Mazlumlarin Yanıtı Ne Olacak?


Adım başı stratejik araştırma merkezinin (SAM) kurulduğu Türkiye’de, tüm merkezlerin ortak bir yanlışı vardır. SAM’ların dünyasında aktörler emperyalistlerle sınırlıdır. Dünyanın geçmişi de geleceği emperyalistler arasındaki mücadelelerin bir sonucudur. Halbuki, tarihin en önemli aktörü mazlumlardır. Tüm bu paylaşım mücadelesine mazlumların nasıl yanıt vereceği yanıtlamamız gereken bir sorundur.


Bu açıdan dünyanın geleceğine ilişkin iki temel bakıştan bahsedebiliriz: Mazlum gözlüğü, emperyalist gözlük. Emperyalist gözlük dünyayı emperyalist güçlerin paylaşım mücadelesinin yürüdüğü bir alan olarak görür.

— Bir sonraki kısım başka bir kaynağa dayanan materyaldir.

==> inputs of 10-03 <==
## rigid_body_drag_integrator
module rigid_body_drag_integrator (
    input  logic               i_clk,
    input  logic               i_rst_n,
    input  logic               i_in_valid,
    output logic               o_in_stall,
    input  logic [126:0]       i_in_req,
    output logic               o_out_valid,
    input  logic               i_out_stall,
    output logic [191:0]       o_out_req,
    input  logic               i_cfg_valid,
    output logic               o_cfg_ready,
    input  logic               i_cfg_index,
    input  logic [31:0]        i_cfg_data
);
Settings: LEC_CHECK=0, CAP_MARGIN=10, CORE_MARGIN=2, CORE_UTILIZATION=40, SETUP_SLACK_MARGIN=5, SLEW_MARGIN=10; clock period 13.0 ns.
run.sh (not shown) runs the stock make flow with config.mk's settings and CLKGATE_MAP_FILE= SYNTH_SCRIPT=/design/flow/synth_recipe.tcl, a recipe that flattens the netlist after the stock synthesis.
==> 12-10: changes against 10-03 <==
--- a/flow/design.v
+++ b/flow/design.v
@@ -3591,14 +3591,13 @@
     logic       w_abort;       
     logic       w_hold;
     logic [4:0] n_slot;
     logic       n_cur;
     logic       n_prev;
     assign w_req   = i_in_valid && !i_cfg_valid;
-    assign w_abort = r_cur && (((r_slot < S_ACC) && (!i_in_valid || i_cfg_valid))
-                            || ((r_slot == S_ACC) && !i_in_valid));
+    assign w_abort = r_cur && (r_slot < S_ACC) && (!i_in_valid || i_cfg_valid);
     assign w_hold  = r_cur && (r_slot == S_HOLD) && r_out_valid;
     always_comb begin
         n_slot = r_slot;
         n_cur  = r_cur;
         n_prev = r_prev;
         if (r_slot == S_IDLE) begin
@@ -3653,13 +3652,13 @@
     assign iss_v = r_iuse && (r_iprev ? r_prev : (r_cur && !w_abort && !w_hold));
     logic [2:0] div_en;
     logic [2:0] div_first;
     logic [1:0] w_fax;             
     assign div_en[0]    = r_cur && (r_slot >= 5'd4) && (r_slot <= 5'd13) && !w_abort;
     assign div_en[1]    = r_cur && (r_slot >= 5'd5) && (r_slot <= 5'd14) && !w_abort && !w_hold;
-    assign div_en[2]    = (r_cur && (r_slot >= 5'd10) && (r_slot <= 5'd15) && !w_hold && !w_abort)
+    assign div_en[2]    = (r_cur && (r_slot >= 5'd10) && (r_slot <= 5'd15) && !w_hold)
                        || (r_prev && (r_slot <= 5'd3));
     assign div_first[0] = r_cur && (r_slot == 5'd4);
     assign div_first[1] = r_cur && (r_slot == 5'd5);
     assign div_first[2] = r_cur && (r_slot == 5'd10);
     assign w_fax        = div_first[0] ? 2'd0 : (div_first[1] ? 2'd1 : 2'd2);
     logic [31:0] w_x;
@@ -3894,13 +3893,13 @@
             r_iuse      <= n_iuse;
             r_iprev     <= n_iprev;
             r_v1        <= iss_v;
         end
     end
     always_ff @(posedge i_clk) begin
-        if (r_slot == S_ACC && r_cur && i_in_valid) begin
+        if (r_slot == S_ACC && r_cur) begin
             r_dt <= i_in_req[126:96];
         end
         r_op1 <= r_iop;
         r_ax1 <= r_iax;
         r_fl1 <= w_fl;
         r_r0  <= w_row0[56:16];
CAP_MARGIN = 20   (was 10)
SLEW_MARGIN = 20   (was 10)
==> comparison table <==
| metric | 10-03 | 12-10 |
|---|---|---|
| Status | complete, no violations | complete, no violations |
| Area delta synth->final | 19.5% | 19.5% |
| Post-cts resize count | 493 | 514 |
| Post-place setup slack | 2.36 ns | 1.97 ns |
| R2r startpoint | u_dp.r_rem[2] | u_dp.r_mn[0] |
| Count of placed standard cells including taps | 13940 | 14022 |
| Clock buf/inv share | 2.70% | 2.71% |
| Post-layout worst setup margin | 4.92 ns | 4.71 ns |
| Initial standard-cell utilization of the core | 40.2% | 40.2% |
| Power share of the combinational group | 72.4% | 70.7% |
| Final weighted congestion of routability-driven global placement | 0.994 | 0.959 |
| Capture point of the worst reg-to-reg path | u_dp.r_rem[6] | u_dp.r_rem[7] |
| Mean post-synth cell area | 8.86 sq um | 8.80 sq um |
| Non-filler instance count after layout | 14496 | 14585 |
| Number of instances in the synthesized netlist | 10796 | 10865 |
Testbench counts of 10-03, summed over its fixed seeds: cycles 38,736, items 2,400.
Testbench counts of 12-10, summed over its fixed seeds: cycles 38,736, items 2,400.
From an optimization exercise on the open Yosys and OpenROAD flow, aimed at small area, a short achievable clock period and few clock cycles; shortcuts taken in it are not production practice. In this exercise RTL edits were held to simulation tests only and were not proved equivalent to the original. Power and IR drop assume default switching activity.

// fp_mod_issuer
module fp_mod_issuer
(
    input  logic           clk,
    input  logic           rst_n,
    input  logic           req_valid,
    output logic           req_ready,
    input  logic [1:0]     req_op,
    input  logic [W-1:0]   req_x,
    input  logic [W-1:0]   req_y,
    output logic           rsp_valid,
    input  logic           rsp_ready,
    output logic [W-1:0]   rsp_data,
    output logic           mod_enable,
    output logic [2*W-1:0] mod_a,
    output logic           mod_a_sign,
    input  logic           mod_done,
    input  logic [W-1:0]   mod_result
);
    localparam int K  = 14;          
    localparam int D  = K / 2;       
    localparam int NS = 5;           
    localparam int AW = W + K + 2;   
    localparam int FW = 2*W - (NS-1)*K;  
    logic           s0v;             
    logic [1:0]     s0op;
    logic [W-1:0]   xr, yr;          
    logic [2:0]     cnt;             
    logic           nfirst;          
    logic           inj;             
    logic [D-1:0]   b_one, b_two, b_neg;  
    logic           fpend;           
    logic           f_as, f_sub;     
    logic [AW-1:0]  acc_s, acc_c;
    logic           cu, cv;          
    logic           pneg;            
    logic [(NS-1)*K-1:0] res;        
    logic           mv;              
    logic [2*W-1:0] moda_q;          
    logic           moda_ext;        
    logic           busy;            
    logic           av, bv;          
    logic [W-1:0]   araw;            
    logic s0_mul, s0_as, s0_sub, s0_red, step_go, step_last, f_fire, x_fire;
    logic moda_free, a_move, accept;
    assign s0_mul     = (s0op == OP_MUL);
    assign s0_as      = ~s0op[1];
    assign s0_sub     = (s0op == OP_SUB);
    assign s0_red     = (s0op == OP_RED);
  ...
Size in the first run: ~4100 cells after synthesis, ~400 I/O pins, about 0.048 sq mm of cells after synthesis.
clock: 6.0 ns
lec_check: 0
cap_margin: 20
core_margin: 2
core_utilization: 50
cts_cluster_diameter: 100
cts_cluster_size: 30
place_density: 0.65
setup_slack_margin: 2.5
slew_margin: 20
standard.sh (not shown) runs the stock make flow with config.mk's settings and CLKGATE_MAP_FILE= SYNTH_SCRIPT=/design/flow/synth_recipe.tcl, a recipe that flattens the netlist after the stock synthesis.
==> flow/flow/run.sh <==
#!/bin/bash
# Own layout flow: the standard synthesis, then removal of the inverters
# that synthesis leaves between full-adder cells (flow/invpush.py, which uses
# FA(~a,~b,~c) = ~FA(a,b,c) and xor2 <-> xnor2 swaps; registers untouched),
# then the standard layout from that netlist.
set -euo pipefail
R=orfs/results/${FLOW_PLATFORM}/fp_mod_issuer/base
bash standard.sh synth > synth.log 2>&1
cp "$R/1_2_yosys.v" "$R/1_2_yosys.std.v"
if python3 flow/invpush.py "$R/1_2_yosys.std.v" "$R/1_2_yosys.inv.v" > invpush.log 2>&1; then
    cp "$R/1_2_yosys.inv.v" "$R/1_2_yosys.v"
    rm -f "$R/1_synth.odb" "$R/1_synth.sdc"
fi
bash standard.sh finish > layout.log 2>&1
Other scripts of this flow, unchanged in this note and not shown: flow/flow/invpush.py
The baseline passed the timing, DRC and antenna checks.
Testbench counts at the start, summed over its fixed seeds: cycles 6,227.
From an optimization exercise on the open Yosys and OpenROAD flow, aimed at small area, a short achievable clock period and few clock cycles per item; shortcuts taken in it are not production practice. Where RTL was checked, it was by simulation tests only, not by an equivalence proof against the original. The RTL of run 7 was laid out without a check of its function. Power and IR drop assume default switching activity.

[config.mk]
export PLATFORM = sky130hd
export DESIGN_NAME = rgb565_hsl_color_classifier
export DESIGN_NICKNAME = rgb565_hsl_color_classifier
export VERILOG_FILES = /design/flow/design.v
export SDC_FILE = /design/flow/constraint.sdc
export NUM_CORES = 4
export LEC_CHECK = 0
export ABC_AREA = 1
export CAP_MARGIN = 20
export CORE_MARGIN = 2
export CORE_UTILIZATION = 70
export CTS_CLUSTER_DIAMETER = 80
export CTS_CLUSTER_SIZE = 28
export PLACE_DENSITY = 0.8
export SETUP_SLACK_MARGIN = 3.9
export SLEW_MARGIN = 20
[constraint.sdc]
create_clock -name core_clock -period 6.0 [get_ports {clk}]
set_input_delay 1.2000 -clock core_clock [delete_from_list [all_inputs] [get_ports {clk}]]
set_output_delay 1.2000 -clock core_clock [all_outputs]
set_load 0.01 [all_outputs]
[design.v]
package rhc_pkg;
  localparam logic [7:0]  HUE_FULL       = 8'd240;
  typedef enum logic [2:0] {
    REG_HUE_LOW    = 3'd0,
    REG_HUE_HIGH   = 3'd1,
    REG_SAT_LOW    = 3'd2,
    REG_SAT_HIGH   = 3'd3,
    REG_LIGHT_LOW  = 3'd4,
    REG_LIGHT_HIGH = 3'd5
  } cfg_reg_t;
endpackage
module rhc_pipe #(
  parameter int W  = 1,
  parameter bit EN = 1'b1
) (
  input  logic         clk,
  input  logic [W-1:0] d,
  output logic [W-1:0] q
);
  if (EN) begin : g_reg
    always_ff @(posedge clk) q <= d;
  end else begin : g_wire
    assign q = d;
  end
endmodule
module rhc_vpipe #(
  parameter bit EN = 1'b1
) (
  input  logic clk,
  input  logic rst_n,
  input  logic d,
  output logic q
);
  if (EN) begin : g_reg
    always_ff @(posedge clk) begin
      if (!rst_n) q <= 1'b0;
      else        q <= d;
    end
  end else begin : g_wire
    assign q = d;
  end
endmodule
Background: an optimization exercise with open tools, aiming at a short achievable clock period and few clock cycles per item. Do not read the settings as production practice.
Function was checked by simulation only, so behaviour that the tests miss may differ from the original.
No activity file was given, so power comes from the tool's default toggle rates.

File: design/flow/run.sh
#!/bin/bash
# synth_recipe.tcl (not shown) runs the flow's synth.tcl, then flattens the netlist and writes it again
# the make line also repeats each setting of config.mk as NAME=value (left out here)
make -C /OpenROAD-flow-scripts/flow DESIGN_CONFIG=/design/flow/config.mk WORK_HOME=/design/flow/orfs CLKGATE_MAP_FILE= SYNTH_SCRIPT=/design/flow/synth_recipe.tcl finish
File: design/flow/config.mk
export PLATFORM = sky130hd
export DESIGN_NAME = soc_top
export DESIGN_NICKNAME = soc_top
export VERILOG_FILES = /design/flow/design.v
export SDC_FILE = /design/flow/constraint.sdc
export NUM_CORES = 4
export LEC_CHECK = 0
export CAP_MARGIN = 20
export CORE_MARGIN = 2
export CORE_UTILIZATION = 40
export PLACE_DENSITY = 0.6
export SLEW_MARGIN = 20
File: design/flow/constraint.sdc
create_clock -name core_clock -period 7.0 [get_ports {clk}]
set_input_delay 1.4000 -clock core_clock [delete_from_list [all_inputs] [get_ports {clk}]]
set_output_delay 1.4000 -clock core_clock [all_outputs]
set_load 0.01 [all_outputs]
File: design/flow/design.v
package core_pkg;
	typedef logic [63:0] word_t;
	typedef logic [63:0] addr_t;
	typedef logic [4:0]  reg_idx_t;
	typedef enum logic [6:0] {
		op_imm = 7'b0010011,
		op     = 7'b0110011,
		lui    = 7'b0110111,
		load   = 7'b0000011,
		store  = 7'b0100011
	} opcode_e;
	typedef enum logic [2:0] {
		alu_add,
		alu_sub,
		alu_and,
		alu_or,
		alu_xor,
		alu_pass_b
	} alu_op_e;
	typedef struct packed {
		logic [6:0] funct7;
		reg_idx_t   rs2;
		reg_idx_t   rs1;
		logic [2:0] funct3;
		reg_idx_t   rd;
		opcode_e    opcode;
	} r_fields_t;
	typedef struct packed {
		logic [6:0] imm_hi;
		reg_idx_t   rs2;
		reg_idx_t   rs1;
		logic [2:0] funct3;
		logic [4:0] imm_lo;
		opcode_e    opcode;
	} is_fields_t;
	typedef union packed {
		r_fields_t  r;
		is_fields_t i;
	} instr_t;
	typedef struct packed {
		logic    regwrite;
		logic    memread;
		logic    memwrite;
		logic    alu_src_imm;
		alu_op_e alu_op;
	} ctl_t;
	typedef struct packed {
		logic     valid;
		addr_t    pc;
		ctl_t     ctl;
		reg_idx_t dst;
		word_t    rs1_val;
		word_t    rs2_val;
		word_t    imm;
	} dec_data_t;
	typedef struct packed {
		logic     valid;
		addr_t    pc;
		ctl_t     ctl;
		reg_idx_t dst;
		word_t    result;     
		word_t    store_data;
	} ex_data_t;
	typedef struct packed {
		logic     valid;
		addr_t    pc;
		logic     regwrite;
		reg_idx_t dst;
		word_t    wdata;
	} wb_data_t;
endpackage
module regfile (
	input  logic              clk,
	input  logic              reset,
	input  core_pkg::reg_idx_t ra1,
	input  core_pkg::reg_idx_t ra2,
	output core_pkg::word_t   rd1,
	output core_pkg::word_t   rd2,
	input  logic              wen,
	input  core_pkg::reg_idx_t wa,
	input  core_pkg::word_t   wd
);
	core_pkg::word_t regs [0:31];
	logic  wr_live;
	assign wr_live = wen && (wa != '0);  
	always_ff @(posedge clk) begin
		if (reset) begin
			for (int k = 0; k < 32; k++) begin
				regs[k] <= '0;
			end
		end else if (wr_live) begin
			regs[wa] <= wd;
		end
	end
	assign rd1 = (wr_live && wa == ra1) ? wd : regs[ra1];
	assign rd2 = (wr_live && wa == ra2) ? wd : regs[ra2];
endmodule
module decoder (
	input  logic                clk,
	input  logic                reset,
	input  core_pkg::instr_t    instr,
	input  core_pkg::addr_t     pc,
	input  logic                valid,
	input  logic                wen,
	input  core_pkg::reg_idx_t  wa,
	input  core_pkg::word_t     wd,
	output core_pkg::dec_data_t dec
);
	core_pkg::word_t   rs1_val, rs2_val;
	core_pkg::word_t   i_imm, s_imm, u_imm;
	core_pkg::alu_op_e f3_op;
	logic    f3_ok;
	logic    known;
	regfile i_regfile (
		.clk,
		.reset,
		.ra1 (instr.r.rs1),
		.ra2 (instr.r.rs2),
		.rd1 (rs1_val),
		.rd2 (rs2_val),
		.wen,
		.wa,
		.wd
	);
	assign i_imm = {{52{instr.i.imm_hi[6]}}, instr.i.imm_hi, instr.i.rs2};
	assign s_imm = {{52{instr.i.imm_hi[6]}}, instr.i.imm_hi, instr.i.imm_lo};
	assign u_imm = {{32{instr.i.imm_hi[6]}}, instr.i.imm_hi, instr.i.rs2,
		instr.i.rs1, instr.i.funct3, 12'h000};
	always_comb begin
		f3_ok = 1'b1;
		case (instr.r.funct3)
			3'b000: f3_op = (instr.r.opcode == core_pkg::op && instr.r.funct7[5]) ? core_pkg::alu_sub : core_pkg::alu_add;
			3'b100: f3_op = core_pkg::alu_xor;
			3'b110: f3_op = core_pkg::alu_or;
			3'b111: f3_op = core_pkg::alu_and;
			default: begin
				f3_op = core_pkg::alu_add;
				f3_ok = 1'b0;
			end
		endcase
	end
	always_comb begin
		dec = '0;
		known = 1'b1;
		dec.pc = pc;
		dec.dst = instr.r.rd;
		dec.rs1_val = rs1_val;
		dec.rs2_val = rs2_val;
		case (instr.r.opcode)
			core_pkg::op_imm: begin
				dec.ctl = {1'b1, 1'b0, 1'b0, 1'b1, f3_op};
				dec.imm = i_imm;
				known = f3_ok;
			end
			core_pkg::op: begin
				dec.ctl = {1'b1, 1'b0, 1'b0, 1'b0, f3_op};
				known = f3_ok;
			end
			core_pkg::lui: begin
				dec.ctl = {1'b1, 1'b0, 1'b0, 1'b1, core_pkg::alu_pass_b};
				dec.imm = u_imm;
			end
			core_pkg::load: begin
				dec.ctl = {1'b1, 1'b1, 1'b0, 1'b1, core_pkg::alu_add};
				dec.imm = i_imm;
				known = (instr.r.funct3 == 3'b011);  
			end
			core_pkg::store: begin
				dec.ctl = {1'b0, 1'b0, 1'b1, 1'b1, core_pkg::alu_add};
				dec.imm = s_imm;
				known = (instr.r.funct3 == 3'b011);  
			end
			default: known = 1'b0;
		endcase
		dec.valid = valid && known;
	end
endmodule
module execute (
	input  core_pkg::dec_data_t dec,
	output core_pkg::ex_data_t  ex
);
	core_pkg::word_t opnd_b;
	core_pkg::word_t alu_out;
	assign opnd_b = dec.ctl.alu_src_imm ? dec.imm : dec.rs2_val;
	always_comb begin
		case (dec.ctl.alu_op)
			core_pkg::alu_add:    alu_out = dec.rs1_val + opnd_b;
			core_pkg::alu_sub:    alu_out = dec.rs1_val - opnd_b;
			core_pkg::alu_and:    alu_out = dec.rs1_val & opnd_b;
			core_pkg::alu_or:     alu_out = dec.rs1_val | opnd_b;
			core_pkg::alu_xor:    alu_out = dec.rs1_val ^ opnd_b;
			core_pkg::alu_pass_b: alu_out = opnd_b;    
			default:    alu_out = '0;
		endcase
	end
	always_comb begin
		ex.valid      = dec.valid;
		ex.pc         = dec.pc;
		ex.ctl        = dec.ctl;
		ex.dst        = dec.dst;
		ex.result     = alu_out;
		ex.store_data = dec.rs2_val;
	end
endmodule
module core #(
	parameter core_pkg::addr_t reset_pc = 64'h8000_0000
) (
	input  logic               clk,
	input  logic               reset,
	output logic               ibus_req,
	output logic               ibus_we,
	output core_pkg::addr_t    ibus_addr,
	output core_pkg::word_t    ibus_wdata,
	input  core_pkg::word_t    ibus_rdata,
	input  logic               ibus_ready,
	output logic               dbus_req,
	output logic               dbus_we,
	output core_pkg::addr_t    dbus_addr,
	output core_pkg::word_t    dbus_wdata,
	input  core_pkg::word_t    dbus_rdata,
	input  logic               dbus_ready,
	output logic               commit_valid,
	output core_pkg::addr_t    commit_pc,
	output logic               commit_regwrite,
	output core_pkg::reg_idx_t commit_dst,
	output core_pkg::word_t    commit_data
);
	core_pkg::addr_t       pc;
	logic        fetch_on;
	logic        i_done, d_done;
	logic        fetch_ok, mem_ok, mem_access, advance;
	logic [31:0] fetch_word, ibuf;
	core_pkg::word_t       load_q, load_val;
	logic        f_valid;
	core_pkg::addr_t       f_pc;
	core_pkg::instr_t      f_instr;
	core_pkg::dec_data_t   dec_next, d_reg;
	core_pkg::ex_data_t    ex_next, e_reg;
	core_pkg::wb_data_t    wb_next, w_reg;
	assign ibus_req   = fetch_on && !i_done;
	assign ibus_we    = 1'b0;
	assign ibus_addr  = {pc[63:3], 3'b000};
	assign ibus_wdata = '0;
	assign fetch_word = i_done ? ibuf : (pc[2] ? ibus_rdata[63:32] : ibus_rdata[31:0]);
	assign fetch_ok   = i_done || ibus_ready;
	assign mem_access = e_reg.valid && (e_reg.ctl.memread || e_reg.ctl.memwrite);
	assign dbus_req   = mem_access && !d_done;
	assign dbus_we    = e_reg.ctl.memwrite;
	assign dbus_addr  = {e_reg.result[63:3], 3'b000};
	assign dbus_wdata = e_reg.store_data;
	assign mem_ok   = !mem_access || d_done || dbus_ready;
	assign load_val = d_done ? load_q : dbus_rdata;
	assign advance = fetch_ok && mem_ok;  
	always_ff @(posedge clk) begin
		if (reset) begin
			pc <= reset_pc;
			fetch_on <= 1'b0;
			i_done <= 1'b0;
			d_done <= 1'b0;
		end else begin
			fetch_on <= 1'b1;
			if (advance) begin
				pc <= pc + 64'd4;
				i_done <= 1'b0;
				d_done <= 1'b0;
			end else begin
				if (ibus_ready)
					i_done <= 1'b1;  
				if (dbus_ready)
					d_done <= 1'b1;
			end
		end
	end
	always_ff @(posedge clk) begin
		if (ibus_ready)
			ibuf <= fetch_word;
		if (dbus_ready)
			load_q <= dbus_rdata;
	end
	decoder i_decoder (
		.clk,
		.reset,
		.instr (f_instr),
		.pc    (f_pc),
		.valid (f_valid),
		.wen   (commit_valid && w_reg.regwrite),
		.wa    (w_reg.dst),
		.wd    (w_reg.wdata),
		.dec   (dec_next)
	);
	execute i_execute (
		.dec (d_reg),
		.ex  (ex_next)
	);
	always_comb begin
		wb_next.valid    = e_reg.valid;
		wb_next.pc       = e_reg.pc;
		wb_next.regwrite = e_reg.ctl.regwrite;
		wb_next.dst      = e_reg.dst;
		wb_next.wdata    = e_reg.ctl.memread ? load_val : e_reg.result;
	end
	always_ff @(posedge clk) begin
		if (reset) begin
			f_valid <= 1'b0;
			d_reg.valid <= 1'b0;
			e_reg.valid <= 1'b0;
			w_reg.valid <= 1'b0;
		end else if (advance) begin
			f_valid <= 1'b1;
			f_pc <= pc;
			f_instr <= fetch_word;
			d_reg <= dec_next;
			e_reg <= ex_next;
			w_reg <= wb_next;
		end
	end
	assign commit_valid    = advance && w_reg.valid;
	assign commit_pc       = w_reg.pc;
	assign commit_regwrite = w_reg.regwrite;
	assign commit_dst      = w_reg.dst;
	assign commit_data     = w_reg.wdata;
endmodule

Bu bakış açısında mazlumların ne yaptığının ve ne yapacağının önemi yoktur. Zaten, mazlumların yanıtlarının ardında da başka bir emperyalist güç aranır. Hatırlayalım, bu anlayış 11 Eylül’ün arkasında da Rusya ve Çin’i aramıştı.


Mazlum gözlüğü ise, mazlumların emperyalist paylaşım mücadelesine nasıl bir yanıt vereceğini de hesaba katar. Emperyalist cepheden bakarsanız zaten dünya geleceği için tek bir gelecek olabilir: ABD hakimiyeti. Çünkü, Rusya’nın, AB’nin ya da Çin’in silahları ABD’yi alt etmek için henüz yeterli değildir. Ve emperyalistler arası mücadele açısından bakarsanız ABD şu an daha güçlü durumdadır. Diğer emperyalistler ise ABD’nin gücüne ulaşmak için uğraşmaktadır. Peki, öyleyse ABD neden diğerleriyle uzlaşma peşindedir? ABD’nin zayıf düştüğü nokta başkadır. ABD’ye Rus füzeleri zarar vermemektedir, ancak Iraklı çiftçinin av tüfeği ABD helikopterlerini düşürebilmiştir. Kısacası, ABD de, AB de, Rusya da Çin de bir mazlum direnişine karşı zayıftır. Aralarındaki gizli paylaşımlar, anlaşmaların nedeni budur. Aralarındaki çatışmanın ısrarla silahlı hale dönüşmemesinin nedeni de burada yatmaktadır.


Bugün ABD’ye karşı çıkan tek güç mazlumlardır. Bakın Afganistan’daki direnişçilere, Irak’a.. İran’da nükleer özgürlüğü için eylem yapanlara, Filistin’de ABD destekli siyonist işgale karşı direnenlere, İkiz Kulelere intihar saldırısı düzenleyenlere... Bugün AB mi ABD’ye karşı çıkar Rusya mı diye tartışanlara şu soruyu sormak istiyoruz: Son 10 yıldır emperyalistler ABD’ye tek kurşun sıktı mı? Biz mazlumlar adına yanıt verelim: Onlar sıkmadı ama biz sıktık... Öyleyse bugün ABD hegemonyasına karşı çıkacak tek gücün mazlumlar olduğunu, bu mücadelede de ABD’ye nazaran daha şanslı olduğunun altını çizelim.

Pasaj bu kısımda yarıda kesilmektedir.